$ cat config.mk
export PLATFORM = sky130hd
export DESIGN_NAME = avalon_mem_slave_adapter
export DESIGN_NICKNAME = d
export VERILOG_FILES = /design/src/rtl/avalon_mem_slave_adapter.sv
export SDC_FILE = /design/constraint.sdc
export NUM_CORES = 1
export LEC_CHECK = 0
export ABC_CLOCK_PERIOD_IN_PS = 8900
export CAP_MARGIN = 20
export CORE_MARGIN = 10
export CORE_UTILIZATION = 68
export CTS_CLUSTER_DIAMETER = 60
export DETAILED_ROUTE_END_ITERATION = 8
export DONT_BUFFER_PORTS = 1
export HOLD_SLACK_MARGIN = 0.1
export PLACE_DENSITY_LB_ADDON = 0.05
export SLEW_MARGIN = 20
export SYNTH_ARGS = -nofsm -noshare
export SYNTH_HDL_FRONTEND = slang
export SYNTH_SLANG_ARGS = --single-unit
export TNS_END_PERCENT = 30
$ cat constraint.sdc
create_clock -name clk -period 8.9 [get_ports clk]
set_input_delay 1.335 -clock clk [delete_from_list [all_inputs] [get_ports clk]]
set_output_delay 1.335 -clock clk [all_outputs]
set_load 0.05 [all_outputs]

————

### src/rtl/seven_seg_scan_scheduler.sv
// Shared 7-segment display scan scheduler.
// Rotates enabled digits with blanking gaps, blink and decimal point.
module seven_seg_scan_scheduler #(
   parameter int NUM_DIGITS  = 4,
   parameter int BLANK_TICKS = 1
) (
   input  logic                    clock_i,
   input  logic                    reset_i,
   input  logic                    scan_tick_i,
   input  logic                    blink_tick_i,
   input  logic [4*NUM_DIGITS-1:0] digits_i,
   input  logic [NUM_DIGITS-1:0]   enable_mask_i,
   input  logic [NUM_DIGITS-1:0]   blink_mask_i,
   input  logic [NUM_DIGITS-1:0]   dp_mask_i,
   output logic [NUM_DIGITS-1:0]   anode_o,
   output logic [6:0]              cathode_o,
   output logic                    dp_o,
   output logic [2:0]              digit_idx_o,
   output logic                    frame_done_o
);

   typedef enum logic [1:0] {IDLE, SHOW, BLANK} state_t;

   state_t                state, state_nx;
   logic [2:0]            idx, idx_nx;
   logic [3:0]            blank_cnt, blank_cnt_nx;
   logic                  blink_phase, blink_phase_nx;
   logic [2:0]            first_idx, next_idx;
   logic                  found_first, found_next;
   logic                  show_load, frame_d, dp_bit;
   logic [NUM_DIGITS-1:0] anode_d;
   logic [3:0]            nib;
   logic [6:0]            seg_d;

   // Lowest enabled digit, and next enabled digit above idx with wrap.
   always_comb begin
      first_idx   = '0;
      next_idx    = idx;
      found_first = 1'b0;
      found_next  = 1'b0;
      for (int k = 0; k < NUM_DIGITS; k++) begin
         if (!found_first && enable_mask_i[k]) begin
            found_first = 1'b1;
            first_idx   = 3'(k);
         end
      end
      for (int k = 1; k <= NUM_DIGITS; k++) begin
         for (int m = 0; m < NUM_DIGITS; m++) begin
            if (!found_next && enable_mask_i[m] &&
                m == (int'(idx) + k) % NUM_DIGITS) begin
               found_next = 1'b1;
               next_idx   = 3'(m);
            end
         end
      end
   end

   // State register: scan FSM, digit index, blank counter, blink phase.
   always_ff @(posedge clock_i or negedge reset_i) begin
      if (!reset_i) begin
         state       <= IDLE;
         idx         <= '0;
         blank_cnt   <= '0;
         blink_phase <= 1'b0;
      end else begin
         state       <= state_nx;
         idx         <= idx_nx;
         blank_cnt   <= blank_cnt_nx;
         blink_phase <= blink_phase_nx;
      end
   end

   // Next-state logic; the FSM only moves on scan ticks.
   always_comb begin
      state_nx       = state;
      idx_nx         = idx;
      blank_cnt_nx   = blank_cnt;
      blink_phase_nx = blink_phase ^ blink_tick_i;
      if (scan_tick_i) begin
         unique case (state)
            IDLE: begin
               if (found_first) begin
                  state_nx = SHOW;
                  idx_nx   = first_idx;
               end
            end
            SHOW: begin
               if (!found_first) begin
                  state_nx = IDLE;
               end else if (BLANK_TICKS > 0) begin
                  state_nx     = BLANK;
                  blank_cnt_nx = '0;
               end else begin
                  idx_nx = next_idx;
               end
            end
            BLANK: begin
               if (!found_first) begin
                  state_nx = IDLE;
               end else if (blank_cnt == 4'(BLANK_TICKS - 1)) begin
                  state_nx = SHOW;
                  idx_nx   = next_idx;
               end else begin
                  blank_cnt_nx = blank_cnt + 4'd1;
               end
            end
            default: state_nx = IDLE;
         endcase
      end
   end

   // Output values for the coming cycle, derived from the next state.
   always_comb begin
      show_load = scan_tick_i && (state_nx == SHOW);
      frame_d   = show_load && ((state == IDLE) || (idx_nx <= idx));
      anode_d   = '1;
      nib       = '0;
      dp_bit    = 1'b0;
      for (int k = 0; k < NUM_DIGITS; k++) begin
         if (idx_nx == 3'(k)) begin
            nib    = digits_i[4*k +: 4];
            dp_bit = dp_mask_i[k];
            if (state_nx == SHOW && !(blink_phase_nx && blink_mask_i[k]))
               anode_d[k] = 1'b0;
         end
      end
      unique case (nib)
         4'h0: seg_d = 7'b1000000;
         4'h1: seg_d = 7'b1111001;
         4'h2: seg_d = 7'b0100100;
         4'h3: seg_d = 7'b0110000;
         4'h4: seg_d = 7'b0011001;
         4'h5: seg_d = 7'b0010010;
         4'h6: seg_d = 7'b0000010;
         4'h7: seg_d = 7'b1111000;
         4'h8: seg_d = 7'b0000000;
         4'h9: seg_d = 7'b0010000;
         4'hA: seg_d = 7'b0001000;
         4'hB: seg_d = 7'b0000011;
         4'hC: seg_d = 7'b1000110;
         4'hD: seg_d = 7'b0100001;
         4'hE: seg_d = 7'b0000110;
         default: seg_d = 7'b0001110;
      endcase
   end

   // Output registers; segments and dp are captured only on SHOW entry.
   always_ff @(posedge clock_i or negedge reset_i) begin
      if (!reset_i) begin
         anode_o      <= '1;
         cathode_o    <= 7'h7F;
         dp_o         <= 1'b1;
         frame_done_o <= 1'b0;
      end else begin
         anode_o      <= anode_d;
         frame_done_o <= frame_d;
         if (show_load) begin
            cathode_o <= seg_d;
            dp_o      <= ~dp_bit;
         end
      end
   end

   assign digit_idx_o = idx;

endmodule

————

• _What you need to do_: Take the stretch of lines above from the one containing "export SYNTH_SLANG_ARGS = --single-unit" through the one containing "set_load 0.05 [all_outputs]" and repeat it exactly, adding no other line.

• _Solution to the exercise_:
export SYNTH_SLANG_ARGS = --single-unit
export TNS_END_PERCENT = 30
$ cat constraint.sdc
create_clock -name clk -period 8.9 [get_ports clk]
set_input_delay 1.335 -clock clk [delete_from_list [all_inputs] [get_ports clk]]
set_output_delay 1.335 -clock clk [all_outputs]
set_load 0.05 [all_outputs]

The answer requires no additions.